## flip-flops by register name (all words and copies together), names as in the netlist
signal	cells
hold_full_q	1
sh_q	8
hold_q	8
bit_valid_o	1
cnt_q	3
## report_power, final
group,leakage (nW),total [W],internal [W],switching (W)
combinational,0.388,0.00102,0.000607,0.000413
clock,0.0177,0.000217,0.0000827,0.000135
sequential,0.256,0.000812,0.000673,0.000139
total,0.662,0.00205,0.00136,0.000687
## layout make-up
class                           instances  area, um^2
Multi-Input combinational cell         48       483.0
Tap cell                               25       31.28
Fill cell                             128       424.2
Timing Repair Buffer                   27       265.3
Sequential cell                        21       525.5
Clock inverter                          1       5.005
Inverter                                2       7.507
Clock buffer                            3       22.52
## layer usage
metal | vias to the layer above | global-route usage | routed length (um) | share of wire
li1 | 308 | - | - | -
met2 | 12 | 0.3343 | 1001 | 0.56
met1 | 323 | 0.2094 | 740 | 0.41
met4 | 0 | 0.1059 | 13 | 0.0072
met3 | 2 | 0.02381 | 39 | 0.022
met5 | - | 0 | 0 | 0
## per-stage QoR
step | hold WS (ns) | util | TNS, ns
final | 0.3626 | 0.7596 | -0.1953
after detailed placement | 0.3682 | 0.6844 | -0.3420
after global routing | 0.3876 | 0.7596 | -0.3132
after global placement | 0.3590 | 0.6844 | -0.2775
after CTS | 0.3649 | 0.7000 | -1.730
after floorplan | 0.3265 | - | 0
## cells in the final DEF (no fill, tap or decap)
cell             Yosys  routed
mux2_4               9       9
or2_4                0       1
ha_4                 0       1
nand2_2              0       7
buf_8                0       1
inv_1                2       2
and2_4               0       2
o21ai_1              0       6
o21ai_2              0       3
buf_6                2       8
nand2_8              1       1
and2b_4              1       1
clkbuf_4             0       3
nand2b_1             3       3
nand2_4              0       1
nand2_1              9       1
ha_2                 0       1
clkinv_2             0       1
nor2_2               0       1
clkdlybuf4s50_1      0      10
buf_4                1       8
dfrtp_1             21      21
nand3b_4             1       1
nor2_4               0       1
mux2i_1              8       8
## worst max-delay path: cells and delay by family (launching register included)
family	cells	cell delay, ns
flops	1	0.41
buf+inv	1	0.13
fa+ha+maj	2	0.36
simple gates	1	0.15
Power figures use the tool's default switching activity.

* * *

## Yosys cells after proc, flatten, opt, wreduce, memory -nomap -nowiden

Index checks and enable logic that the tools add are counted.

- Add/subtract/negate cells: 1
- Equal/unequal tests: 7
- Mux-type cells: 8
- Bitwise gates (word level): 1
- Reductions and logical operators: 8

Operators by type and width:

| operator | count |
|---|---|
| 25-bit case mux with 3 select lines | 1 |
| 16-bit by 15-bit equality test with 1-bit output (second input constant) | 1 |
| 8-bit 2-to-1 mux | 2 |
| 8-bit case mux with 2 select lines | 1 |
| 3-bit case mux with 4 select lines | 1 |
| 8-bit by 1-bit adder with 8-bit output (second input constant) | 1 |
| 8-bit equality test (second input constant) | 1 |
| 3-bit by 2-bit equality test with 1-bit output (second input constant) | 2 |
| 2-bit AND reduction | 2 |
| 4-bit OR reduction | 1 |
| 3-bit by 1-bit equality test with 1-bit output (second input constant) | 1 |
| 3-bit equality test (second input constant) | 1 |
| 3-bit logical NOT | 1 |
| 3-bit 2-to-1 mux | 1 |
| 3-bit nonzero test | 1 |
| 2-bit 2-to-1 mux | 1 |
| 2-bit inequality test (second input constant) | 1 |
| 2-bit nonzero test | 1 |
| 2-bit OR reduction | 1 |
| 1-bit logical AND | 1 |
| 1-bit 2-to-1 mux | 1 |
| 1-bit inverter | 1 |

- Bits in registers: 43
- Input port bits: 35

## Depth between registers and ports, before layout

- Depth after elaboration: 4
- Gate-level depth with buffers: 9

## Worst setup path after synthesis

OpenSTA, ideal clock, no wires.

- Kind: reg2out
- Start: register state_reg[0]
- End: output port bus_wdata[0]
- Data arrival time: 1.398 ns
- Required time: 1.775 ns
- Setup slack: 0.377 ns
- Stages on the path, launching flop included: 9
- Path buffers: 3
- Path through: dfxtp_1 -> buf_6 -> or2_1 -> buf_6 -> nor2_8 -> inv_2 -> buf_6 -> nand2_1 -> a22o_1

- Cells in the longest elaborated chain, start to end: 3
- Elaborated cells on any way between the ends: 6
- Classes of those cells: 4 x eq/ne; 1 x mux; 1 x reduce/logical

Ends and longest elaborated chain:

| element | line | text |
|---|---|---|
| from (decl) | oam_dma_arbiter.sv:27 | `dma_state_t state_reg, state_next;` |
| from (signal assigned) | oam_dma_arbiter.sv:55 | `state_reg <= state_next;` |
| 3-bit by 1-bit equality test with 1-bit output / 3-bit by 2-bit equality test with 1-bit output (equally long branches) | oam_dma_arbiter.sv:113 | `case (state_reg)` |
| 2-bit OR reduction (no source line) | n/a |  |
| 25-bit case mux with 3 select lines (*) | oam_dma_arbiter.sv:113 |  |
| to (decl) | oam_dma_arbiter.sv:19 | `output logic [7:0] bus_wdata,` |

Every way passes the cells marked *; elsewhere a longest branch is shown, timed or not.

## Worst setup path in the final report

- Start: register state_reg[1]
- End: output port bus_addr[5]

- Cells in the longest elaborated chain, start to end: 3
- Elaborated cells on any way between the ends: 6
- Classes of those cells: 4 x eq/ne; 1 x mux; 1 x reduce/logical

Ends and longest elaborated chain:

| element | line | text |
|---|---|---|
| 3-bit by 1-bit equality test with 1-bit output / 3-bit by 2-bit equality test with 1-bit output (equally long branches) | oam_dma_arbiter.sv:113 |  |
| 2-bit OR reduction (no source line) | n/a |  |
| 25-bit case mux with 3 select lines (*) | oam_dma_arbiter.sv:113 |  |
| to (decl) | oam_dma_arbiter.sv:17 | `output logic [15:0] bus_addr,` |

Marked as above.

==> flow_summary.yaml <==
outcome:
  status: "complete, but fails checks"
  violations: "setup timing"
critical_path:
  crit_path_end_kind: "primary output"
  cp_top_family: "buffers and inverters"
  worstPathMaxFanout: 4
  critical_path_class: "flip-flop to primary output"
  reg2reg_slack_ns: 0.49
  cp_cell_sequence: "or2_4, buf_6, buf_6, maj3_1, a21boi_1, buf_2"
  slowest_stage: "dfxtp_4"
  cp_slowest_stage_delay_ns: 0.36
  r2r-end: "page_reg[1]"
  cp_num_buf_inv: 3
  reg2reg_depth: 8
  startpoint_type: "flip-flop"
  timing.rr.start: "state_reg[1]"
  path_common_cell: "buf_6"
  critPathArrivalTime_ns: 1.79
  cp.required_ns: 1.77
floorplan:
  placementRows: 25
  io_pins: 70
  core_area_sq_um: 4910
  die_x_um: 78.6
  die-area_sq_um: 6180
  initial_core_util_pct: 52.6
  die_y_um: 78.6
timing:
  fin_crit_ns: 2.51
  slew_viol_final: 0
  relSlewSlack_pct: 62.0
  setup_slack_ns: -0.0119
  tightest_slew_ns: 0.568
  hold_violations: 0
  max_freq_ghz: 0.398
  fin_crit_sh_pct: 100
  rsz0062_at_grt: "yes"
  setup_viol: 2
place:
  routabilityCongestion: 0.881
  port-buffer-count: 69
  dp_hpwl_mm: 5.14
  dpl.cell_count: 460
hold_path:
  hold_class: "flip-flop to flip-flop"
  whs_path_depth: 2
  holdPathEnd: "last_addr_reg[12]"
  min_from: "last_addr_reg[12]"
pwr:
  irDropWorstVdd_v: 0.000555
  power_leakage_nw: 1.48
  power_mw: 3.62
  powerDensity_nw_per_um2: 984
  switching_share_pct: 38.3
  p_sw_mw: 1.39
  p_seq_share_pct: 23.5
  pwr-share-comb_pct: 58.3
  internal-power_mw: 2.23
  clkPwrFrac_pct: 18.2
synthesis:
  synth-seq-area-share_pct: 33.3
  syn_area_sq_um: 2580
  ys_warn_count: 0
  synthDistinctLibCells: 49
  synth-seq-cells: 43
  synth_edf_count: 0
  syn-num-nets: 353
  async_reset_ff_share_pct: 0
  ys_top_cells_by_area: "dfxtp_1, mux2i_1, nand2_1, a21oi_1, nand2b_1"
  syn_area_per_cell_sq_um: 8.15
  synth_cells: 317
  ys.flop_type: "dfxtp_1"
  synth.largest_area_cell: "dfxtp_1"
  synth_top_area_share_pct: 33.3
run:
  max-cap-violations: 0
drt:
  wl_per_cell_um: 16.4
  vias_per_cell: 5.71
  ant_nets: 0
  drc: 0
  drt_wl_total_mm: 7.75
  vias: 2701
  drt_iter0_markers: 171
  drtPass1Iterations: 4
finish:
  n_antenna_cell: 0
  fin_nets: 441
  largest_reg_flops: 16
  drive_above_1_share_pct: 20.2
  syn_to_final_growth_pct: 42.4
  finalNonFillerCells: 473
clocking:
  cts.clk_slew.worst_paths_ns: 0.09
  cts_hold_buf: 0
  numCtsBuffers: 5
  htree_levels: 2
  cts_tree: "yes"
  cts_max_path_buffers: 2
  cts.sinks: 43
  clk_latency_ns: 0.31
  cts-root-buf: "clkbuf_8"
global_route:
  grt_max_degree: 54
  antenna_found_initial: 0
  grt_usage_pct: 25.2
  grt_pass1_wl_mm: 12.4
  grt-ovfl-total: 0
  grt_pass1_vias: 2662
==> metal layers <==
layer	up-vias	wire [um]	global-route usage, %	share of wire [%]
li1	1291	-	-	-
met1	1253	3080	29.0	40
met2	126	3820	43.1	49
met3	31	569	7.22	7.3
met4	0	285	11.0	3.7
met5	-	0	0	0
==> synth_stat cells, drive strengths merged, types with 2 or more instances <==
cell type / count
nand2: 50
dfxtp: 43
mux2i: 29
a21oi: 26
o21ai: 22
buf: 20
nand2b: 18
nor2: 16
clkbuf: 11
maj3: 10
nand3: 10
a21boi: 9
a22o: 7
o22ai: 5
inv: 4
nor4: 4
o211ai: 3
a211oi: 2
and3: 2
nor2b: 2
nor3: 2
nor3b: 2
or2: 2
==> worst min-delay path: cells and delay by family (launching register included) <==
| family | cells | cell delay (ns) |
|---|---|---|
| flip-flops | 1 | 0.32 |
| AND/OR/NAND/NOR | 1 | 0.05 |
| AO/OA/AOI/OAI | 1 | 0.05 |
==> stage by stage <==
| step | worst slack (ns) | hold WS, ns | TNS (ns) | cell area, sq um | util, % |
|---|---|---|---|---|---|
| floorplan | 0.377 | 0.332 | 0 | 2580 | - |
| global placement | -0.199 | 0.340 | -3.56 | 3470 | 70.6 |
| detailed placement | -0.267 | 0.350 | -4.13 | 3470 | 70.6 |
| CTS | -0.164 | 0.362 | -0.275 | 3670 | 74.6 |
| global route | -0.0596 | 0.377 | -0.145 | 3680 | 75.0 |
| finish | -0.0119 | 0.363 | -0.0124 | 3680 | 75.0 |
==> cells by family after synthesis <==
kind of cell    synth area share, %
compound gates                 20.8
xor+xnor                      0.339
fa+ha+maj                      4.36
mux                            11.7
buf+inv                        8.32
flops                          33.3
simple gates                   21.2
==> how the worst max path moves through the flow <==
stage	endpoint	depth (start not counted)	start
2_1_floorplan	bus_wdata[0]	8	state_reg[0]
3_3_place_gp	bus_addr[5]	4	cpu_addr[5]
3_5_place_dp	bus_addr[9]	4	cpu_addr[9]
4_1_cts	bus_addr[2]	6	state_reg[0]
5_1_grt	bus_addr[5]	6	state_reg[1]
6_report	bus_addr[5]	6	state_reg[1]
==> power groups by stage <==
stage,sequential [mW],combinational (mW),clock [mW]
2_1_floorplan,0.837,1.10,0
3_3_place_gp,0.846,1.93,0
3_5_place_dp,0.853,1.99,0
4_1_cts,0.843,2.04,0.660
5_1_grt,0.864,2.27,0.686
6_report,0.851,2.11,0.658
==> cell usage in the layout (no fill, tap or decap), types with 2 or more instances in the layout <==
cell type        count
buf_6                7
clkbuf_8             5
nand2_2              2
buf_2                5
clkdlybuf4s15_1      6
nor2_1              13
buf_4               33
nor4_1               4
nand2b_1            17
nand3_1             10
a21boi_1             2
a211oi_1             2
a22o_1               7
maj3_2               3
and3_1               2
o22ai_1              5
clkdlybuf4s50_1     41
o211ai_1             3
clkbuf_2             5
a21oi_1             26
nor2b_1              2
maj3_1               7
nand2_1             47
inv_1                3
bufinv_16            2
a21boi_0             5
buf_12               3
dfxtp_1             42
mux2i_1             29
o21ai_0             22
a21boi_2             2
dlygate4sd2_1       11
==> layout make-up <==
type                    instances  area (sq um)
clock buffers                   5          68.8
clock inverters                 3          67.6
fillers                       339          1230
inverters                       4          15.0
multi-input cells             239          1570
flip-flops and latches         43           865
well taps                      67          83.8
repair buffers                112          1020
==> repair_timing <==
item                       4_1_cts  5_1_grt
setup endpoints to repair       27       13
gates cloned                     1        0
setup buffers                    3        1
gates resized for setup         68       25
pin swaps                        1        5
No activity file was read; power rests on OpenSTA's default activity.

* * *

- [Work to complete]
Your answer should consist of all lines in the listing above that contain "signal".

- [Answer for this exercise]
signal	cells
| from (signal assigned) | oam_dma_arbiter.sv:55 | `state_reg <= state_next;` |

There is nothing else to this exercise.